** Exercise data follows **
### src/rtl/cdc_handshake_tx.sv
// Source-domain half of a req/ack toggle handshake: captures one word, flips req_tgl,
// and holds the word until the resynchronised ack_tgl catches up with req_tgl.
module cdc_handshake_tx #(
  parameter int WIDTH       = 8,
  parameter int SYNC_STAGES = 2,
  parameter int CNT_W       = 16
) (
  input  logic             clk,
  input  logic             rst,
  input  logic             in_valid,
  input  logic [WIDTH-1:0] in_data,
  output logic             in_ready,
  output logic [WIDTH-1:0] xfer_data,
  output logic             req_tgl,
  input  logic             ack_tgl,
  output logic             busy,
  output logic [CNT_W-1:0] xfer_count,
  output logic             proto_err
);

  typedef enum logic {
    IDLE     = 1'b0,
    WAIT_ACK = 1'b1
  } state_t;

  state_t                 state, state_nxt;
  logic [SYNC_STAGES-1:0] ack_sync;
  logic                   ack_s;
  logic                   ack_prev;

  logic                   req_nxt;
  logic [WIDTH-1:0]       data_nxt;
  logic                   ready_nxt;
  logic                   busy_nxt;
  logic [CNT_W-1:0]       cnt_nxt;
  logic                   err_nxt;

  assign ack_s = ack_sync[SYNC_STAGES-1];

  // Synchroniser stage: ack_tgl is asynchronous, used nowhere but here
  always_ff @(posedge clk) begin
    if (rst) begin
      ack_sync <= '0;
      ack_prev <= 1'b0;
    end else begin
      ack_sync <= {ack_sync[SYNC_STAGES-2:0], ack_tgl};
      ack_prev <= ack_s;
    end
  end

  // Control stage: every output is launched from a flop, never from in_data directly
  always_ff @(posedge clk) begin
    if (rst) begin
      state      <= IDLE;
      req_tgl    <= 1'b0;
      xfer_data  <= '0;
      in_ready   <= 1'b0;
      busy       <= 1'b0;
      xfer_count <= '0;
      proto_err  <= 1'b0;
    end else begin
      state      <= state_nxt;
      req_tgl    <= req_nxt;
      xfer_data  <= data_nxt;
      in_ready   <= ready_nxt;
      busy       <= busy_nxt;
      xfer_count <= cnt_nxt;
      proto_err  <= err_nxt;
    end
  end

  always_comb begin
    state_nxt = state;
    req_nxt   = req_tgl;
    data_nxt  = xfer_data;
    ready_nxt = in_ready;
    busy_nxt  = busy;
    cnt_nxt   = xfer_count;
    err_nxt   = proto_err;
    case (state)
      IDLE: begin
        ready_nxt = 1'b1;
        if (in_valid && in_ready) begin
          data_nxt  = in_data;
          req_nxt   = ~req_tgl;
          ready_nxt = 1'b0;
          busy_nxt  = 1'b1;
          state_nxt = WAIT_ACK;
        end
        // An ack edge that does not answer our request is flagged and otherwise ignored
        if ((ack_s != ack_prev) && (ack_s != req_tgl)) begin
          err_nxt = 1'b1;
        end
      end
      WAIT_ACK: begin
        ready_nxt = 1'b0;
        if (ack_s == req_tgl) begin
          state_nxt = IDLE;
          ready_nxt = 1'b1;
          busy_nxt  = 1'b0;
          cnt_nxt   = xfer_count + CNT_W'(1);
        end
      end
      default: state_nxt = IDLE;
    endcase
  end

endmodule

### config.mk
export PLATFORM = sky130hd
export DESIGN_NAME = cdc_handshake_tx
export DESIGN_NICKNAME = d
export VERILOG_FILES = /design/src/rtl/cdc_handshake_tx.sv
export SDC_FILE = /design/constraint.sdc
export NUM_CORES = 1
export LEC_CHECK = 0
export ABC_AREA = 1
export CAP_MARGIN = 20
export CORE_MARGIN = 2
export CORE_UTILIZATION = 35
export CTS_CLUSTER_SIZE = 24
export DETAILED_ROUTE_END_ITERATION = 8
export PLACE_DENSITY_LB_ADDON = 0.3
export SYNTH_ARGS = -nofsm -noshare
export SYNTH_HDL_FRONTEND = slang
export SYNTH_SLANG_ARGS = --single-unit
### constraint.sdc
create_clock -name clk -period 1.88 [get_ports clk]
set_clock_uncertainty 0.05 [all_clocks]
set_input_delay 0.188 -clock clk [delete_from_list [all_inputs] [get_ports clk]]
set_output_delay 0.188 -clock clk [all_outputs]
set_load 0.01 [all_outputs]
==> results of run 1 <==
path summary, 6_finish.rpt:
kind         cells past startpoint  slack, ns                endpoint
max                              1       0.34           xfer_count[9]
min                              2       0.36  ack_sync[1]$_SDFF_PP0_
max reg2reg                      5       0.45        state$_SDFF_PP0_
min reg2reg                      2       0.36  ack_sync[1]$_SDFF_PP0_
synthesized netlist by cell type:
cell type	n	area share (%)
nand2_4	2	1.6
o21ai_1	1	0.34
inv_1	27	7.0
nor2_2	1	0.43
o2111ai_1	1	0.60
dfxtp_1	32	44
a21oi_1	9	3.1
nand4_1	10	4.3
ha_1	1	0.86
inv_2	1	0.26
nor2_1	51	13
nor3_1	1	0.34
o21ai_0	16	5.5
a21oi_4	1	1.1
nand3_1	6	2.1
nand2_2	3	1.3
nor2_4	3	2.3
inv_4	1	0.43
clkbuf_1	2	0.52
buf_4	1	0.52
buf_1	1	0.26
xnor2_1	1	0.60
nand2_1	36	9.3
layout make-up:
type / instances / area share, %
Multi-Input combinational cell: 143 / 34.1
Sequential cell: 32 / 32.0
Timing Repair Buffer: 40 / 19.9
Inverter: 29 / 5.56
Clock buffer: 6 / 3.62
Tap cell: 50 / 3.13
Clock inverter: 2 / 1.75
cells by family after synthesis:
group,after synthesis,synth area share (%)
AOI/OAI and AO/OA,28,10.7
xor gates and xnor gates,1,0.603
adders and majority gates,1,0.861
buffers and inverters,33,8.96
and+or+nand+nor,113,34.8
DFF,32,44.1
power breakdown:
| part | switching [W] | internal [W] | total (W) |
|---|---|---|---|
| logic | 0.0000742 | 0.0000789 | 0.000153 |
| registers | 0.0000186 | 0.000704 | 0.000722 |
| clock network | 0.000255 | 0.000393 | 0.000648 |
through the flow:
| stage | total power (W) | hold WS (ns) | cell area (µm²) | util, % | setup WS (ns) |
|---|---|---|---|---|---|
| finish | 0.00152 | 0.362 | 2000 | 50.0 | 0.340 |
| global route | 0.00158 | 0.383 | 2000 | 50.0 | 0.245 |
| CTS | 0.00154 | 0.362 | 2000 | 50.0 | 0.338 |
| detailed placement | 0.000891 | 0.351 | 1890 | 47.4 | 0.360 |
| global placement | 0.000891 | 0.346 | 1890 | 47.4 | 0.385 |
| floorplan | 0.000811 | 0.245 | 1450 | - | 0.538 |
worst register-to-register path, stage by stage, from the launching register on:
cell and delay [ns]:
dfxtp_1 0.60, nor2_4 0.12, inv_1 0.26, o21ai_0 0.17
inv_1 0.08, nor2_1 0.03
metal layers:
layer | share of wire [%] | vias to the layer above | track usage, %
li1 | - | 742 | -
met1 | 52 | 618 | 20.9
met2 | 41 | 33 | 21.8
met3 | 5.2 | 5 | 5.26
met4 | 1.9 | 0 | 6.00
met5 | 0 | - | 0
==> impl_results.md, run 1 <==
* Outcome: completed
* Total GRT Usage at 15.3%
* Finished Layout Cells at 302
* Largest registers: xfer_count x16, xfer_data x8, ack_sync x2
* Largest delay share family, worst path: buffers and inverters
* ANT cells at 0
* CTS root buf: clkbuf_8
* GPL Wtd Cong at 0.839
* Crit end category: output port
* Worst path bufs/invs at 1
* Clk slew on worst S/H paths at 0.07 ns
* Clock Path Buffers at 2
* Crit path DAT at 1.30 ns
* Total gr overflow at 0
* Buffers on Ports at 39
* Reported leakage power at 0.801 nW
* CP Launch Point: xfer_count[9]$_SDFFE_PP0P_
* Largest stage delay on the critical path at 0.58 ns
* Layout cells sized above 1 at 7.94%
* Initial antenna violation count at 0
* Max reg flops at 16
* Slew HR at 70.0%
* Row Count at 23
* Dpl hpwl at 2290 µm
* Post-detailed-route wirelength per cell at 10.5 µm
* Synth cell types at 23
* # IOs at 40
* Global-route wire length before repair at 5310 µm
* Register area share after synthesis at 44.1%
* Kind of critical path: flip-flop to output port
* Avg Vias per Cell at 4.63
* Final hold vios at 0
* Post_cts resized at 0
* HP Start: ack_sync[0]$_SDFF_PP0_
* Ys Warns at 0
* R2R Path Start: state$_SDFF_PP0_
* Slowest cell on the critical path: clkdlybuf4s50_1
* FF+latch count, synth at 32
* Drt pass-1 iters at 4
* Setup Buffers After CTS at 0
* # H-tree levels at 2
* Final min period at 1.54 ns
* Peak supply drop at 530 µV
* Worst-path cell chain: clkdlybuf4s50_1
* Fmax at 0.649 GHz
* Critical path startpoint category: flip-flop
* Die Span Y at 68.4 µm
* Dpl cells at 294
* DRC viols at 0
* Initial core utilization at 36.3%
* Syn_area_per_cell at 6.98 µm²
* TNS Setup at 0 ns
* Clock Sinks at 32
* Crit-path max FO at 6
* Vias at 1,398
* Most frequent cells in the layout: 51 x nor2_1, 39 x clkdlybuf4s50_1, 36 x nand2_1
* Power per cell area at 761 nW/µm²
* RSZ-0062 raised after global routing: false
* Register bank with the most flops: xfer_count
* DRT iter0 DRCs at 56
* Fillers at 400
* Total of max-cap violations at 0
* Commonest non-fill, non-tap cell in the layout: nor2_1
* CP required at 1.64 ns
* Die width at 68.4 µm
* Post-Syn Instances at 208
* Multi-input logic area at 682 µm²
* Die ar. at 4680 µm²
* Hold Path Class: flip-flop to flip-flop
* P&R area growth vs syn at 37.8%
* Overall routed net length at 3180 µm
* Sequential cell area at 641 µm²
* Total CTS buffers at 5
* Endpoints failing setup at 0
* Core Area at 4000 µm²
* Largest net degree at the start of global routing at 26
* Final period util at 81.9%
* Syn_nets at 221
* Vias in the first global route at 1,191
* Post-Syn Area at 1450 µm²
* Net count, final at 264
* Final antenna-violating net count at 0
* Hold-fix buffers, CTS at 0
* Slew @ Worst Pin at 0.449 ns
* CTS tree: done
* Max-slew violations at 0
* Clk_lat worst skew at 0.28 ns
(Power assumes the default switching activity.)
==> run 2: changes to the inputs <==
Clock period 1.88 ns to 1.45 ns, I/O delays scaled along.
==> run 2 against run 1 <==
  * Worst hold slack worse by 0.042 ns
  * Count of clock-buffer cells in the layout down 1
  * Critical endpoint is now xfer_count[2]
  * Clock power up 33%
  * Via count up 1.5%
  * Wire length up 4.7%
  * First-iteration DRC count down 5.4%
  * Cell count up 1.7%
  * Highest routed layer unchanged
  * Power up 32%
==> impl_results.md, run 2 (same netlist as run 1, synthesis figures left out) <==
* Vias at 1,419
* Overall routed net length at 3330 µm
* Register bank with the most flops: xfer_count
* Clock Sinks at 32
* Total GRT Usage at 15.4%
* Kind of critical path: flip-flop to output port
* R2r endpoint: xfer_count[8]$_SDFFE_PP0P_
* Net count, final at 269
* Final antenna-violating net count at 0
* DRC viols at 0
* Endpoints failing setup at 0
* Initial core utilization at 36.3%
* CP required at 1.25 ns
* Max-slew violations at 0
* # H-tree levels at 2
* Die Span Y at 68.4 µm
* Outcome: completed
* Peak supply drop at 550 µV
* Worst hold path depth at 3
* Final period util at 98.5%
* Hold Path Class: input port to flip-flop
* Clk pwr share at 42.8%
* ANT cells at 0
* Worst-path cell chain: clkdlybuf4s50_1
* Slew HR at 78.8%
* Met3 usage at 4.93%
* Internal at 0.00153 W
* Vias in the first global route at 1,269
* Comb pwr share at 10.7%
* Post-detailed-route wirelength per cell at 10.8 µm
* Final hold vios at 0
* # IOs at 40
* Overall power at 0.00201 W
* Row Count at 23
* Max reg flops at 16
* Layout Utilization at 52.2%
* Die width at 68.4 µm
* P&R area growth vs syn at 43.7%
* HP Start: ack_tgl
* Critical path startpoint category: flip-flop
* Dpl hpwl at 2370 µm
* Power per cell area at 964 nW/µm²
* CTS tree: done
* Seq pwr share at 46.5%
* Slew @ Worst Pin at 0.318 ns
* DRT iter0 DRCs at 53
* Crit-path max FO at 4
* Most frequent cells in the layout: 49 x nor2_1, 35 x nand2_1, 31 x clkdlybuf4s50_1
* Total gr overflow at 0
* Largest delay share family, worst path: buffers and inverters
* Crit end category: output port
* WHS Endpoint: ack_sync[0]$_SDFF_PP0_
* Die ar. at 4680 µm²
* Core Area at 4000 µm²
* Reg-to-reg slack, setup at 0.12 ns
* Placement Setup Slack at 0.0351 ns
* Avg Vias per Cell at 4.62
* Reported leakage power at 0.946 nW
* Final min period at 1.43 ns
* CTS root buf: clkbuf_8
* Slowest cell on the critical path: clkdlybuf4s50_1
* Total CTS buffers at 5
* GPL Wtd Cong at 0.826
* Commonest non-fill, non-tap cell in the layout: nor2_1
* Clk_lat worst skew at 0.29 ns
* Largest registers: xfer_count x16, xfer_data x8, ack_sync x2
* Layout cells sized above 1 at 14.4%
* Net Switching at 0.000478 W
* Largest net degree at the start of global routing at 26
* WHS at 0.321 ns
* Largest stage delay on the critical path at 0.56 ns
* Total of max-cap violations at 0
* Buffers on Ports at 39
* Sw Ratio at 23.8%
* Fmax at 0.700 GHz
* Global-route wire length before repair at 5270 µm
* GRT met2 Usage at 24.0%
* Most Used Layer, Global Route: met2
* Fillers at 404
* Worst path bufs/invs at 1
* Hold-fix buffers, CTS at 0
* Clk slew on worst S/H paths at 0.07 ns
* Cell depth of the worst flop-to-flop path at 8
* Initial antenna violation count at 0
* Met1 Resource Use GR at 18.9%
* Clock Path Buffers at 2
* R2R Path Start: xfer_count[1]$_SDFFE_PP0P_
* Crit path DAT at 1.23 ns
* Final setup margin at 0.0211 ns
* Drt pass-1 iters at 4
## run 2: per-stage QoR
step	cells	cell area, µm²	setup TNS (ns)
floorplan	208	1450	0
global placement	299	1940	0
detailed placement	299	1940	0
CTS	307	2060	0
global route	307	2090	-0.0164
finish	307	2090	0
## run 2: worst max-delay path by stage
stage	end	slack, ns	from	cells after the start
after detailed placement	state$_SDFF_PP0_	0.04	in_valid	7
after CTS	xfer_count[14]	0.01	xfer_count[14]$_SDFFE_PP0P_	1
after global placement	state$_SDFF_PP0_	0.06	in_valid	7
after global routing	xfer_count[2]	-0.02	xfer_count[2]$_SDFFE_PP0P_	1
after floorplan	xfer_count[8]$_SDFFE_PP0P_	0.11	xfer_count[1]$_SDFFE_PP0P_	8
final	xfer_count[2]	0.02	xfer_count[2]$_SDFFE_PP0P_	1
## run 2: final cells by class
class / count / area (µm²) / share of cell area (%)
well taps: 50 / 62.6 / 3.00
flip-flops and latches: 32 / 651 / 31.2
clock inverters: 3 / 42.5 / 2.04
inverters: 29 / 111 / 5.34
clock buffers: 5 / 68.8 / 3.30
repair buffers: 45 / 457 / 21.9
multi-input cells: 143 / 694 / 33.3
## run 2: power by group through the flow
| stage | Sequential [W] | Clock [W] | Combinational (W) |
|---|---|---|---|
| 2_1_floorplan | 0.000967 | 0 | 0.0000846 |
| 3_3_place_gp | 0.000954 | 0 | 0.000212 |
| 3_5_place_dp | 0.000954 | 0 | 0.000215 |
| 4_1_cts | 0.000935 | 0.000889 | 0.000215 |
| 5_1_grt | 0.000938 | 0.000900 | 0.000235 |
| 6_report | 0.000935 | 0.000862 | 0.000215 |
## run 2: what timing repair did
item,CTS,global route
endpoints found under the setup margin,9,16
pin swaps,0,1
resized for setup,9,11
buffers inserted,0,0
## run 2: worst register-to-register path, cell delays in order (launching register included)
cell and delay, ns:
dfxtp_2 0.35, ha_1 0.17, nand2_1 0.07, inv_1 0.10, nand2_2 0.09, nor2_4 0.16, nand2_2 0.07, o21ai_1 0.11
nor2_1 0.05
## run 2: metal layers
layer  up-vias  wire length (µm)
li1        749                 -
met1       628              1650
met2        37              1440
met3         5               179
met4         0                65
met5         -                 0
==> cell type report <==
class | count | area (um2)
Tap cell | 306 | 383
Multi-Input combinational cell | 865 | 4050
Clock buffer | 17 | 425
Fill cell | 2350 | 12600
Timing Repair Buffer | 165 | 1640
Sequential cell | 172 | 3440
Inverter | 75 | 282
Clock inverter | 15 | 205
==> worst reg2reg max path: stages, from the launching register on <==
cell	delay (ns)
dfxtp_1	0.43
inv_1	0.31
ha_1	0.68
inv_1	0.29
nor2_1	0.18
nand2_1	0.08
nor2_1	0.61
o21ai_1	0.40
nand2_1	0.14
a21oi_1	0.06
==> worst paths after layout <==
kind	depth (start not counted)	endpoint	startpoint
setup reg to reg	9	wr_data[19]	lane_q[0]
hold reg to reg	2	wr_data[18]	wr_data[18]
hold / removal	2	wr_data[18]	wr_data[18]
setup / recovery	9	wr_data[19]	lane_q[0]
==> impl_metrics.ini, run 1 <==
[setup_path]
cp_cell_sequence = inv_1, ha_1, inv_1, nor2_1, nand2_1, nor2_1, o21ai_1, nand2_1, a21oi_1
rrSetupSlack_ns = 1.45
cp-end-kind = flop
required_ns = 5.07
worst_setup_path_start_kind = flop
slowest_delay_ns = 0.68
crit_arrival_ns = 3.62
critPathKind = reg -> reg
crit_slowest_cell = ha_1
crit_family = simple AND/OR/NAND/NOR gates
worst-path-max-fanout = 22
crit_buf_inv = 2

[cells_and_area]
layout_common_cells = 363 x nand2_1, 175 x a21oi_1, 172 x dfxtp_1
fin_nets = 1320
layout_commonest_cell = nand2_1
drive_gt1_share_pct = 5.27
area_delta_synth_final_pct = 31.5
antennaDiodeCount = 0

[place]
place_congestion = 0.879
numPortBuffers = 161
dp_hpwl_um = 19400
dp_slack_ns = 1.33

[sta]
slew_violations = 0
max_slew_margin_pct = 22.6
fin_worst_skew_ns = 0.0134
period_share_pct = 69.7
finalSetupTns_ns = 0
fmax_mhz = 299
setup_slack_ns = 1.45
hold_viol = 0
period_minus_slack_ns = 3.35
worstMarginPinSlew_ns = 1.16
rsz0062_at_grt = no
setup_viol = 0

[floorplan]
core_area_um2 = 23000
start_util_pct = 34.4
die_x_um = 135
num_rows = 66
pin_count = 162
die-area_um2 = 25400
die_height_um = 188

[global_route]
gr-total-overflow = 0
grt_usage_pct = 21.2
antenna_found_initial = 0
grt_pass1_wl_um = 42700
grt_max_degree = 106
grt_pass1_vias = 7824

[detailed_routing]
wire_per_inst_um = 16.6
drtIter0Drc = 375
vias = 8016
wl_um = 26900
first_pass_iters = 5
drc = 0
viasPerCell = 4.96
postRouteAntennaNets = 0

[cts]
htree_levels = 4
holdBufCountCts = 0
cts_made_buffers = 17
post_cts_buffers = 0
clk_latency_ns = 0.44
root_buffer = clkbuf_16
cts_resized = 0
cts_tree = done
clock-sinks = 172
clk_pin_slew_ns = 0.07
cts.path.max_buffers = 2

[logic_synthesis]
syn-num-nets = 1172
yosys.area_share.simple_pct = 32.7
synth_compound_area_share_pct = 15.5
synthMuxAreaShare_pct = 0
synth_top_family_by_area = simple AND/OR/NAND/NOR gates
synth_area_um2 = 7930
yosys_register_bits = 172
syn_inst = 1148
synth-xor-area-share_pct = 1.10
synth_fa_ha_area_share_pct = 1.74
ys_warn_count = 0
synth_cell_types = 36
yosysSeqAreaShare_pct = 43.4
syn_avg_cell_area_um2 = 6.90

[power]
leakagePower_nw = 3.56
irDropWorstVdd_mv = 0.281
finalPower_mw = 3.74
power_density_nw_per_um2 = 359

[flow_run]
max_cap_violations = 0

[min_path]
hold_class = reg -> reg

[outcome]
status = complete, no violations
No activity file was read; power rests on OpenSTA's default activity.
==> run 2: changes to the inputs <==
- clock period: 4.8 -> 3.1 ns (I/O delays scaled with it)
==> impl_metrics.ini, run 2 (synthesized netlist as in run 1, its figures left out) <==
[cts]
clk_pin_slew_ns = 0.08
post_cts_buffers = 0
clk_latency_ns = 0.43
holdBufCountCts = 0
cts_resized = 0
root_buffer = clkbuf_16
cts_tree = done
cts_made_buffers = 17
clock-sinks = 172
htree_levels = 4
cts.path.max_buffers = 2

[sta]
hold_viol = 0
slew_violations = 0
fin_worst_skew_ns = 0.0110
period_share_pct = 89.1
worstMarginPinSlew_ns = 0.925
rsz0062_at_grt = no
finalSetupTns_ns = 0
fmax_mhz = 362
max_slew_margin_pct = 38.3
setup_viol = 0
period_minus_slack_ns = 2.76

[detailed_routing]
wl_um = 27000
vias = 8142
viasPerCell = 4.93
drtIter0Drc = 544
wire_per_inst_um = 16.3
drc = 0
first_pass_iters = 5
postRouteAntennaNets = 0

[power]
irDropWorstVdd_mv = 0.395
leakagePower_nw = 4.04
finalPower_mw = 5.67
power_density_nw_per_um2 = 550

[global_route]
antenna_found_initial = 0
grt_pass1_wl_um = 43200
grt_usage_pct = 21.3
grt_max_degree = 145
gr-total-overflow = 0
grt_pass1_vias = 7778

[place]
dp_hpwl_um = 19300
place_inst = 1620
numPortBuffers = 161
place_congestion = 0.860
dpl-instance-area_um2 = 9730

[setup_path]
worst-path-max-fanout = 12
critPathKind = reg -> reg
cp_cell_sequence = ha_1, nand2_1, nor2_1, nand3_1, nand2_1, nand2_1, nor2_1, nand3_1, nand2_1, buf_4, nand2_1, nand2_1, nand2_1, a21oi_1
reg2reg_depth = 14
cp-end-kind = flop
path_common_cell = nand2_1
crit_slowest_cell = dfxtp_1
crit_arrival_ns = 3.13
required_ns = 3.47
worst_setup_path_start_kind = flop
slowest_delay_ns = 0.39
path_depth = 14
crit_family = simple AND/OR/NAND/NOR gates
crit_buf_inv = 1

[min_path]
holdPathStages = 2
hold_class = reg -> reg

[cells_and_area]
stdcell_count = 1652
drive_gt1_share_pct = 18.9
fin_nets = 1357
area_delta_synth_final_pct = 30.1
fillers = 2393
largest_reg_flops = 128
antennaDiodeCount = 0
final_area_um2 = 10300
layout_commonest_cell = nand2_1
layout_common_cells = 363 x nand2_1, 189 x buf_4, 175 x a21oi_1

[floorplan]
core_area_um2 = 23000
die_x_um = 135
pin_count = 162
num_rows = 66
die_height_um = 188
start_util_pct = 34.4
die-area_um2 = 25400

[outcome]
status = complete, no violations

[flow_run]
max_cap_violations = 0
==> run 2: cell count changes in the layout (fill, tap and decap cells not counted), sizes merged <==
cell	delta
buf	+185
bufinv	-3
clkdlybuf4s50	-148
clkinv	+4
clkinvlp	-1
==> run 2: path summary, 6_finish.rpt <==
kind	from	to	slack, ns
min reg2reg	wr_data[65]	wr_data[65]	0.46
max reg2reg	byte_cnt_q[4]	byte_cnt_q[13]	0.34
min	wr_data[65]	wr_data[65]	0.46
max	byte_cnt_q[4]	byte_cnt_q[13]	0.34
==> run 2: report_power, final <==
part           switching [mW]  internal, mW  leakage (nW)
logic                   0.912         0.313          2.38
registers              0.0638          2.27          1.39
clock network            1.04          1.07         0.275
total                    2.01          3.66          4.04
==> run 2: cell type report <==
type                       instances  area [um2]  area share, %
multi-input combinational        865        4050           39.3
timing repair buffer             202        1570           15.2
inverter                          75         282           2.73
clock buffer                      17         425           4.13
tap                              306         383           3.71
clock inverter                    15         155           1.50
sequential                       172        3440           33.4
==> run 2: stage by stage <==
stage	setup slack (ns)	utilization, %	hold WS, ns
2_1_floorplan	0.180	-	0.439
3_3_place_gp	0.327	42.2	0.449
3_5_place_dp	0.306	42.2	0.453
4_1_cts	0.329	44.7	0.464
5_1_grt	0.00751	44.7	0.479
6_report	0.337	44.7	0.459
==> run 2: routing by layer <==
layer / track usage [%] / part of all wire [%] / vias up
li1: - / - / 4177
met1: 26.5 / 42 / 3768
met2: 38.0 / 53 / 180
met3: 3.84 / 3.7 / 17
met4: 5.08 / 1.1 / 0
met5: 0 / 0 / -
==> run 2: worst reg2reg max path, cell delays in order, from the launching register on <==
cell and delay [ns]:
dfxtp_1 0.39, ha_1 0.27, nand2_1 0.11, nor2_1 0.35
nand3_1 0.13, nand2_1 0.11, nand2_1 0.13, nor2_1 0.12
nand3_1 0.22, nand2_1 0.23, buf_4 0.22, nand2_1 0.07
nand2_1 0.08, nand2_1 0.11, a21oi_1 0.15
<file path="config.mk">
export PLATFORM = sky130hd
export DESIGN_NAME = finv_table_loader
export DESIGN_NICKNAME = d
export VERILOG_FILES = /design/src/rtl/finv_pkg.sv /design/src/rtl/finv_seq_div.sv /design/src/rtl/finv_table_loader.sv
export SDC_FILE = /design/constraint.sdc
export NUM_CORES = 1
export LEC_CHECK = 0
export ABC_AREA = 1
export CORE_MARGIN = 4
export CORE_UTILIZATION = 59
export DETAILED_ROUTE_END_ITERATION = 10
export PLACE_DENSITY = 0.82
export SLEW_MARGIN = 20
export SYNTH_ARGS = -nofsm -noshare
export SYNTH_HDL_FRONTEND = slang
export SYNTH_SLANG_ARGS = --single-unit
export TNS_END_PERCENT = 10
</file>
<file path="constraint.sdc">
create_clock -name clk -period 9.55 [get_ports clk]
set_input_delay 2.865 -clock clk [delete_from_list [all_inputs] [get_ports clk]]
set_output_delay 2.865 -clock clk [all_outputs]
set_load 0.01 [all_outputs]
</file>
** End of Exercise data **
> _Task brief_
Among the lines above, return those that hold the word "counted".

> _Written response_
kind	depth (start not counted)	endpoint	startpoint
==> run 2: cell count changes in the layout (fill, tap and decap cells not counted), sizes merged <==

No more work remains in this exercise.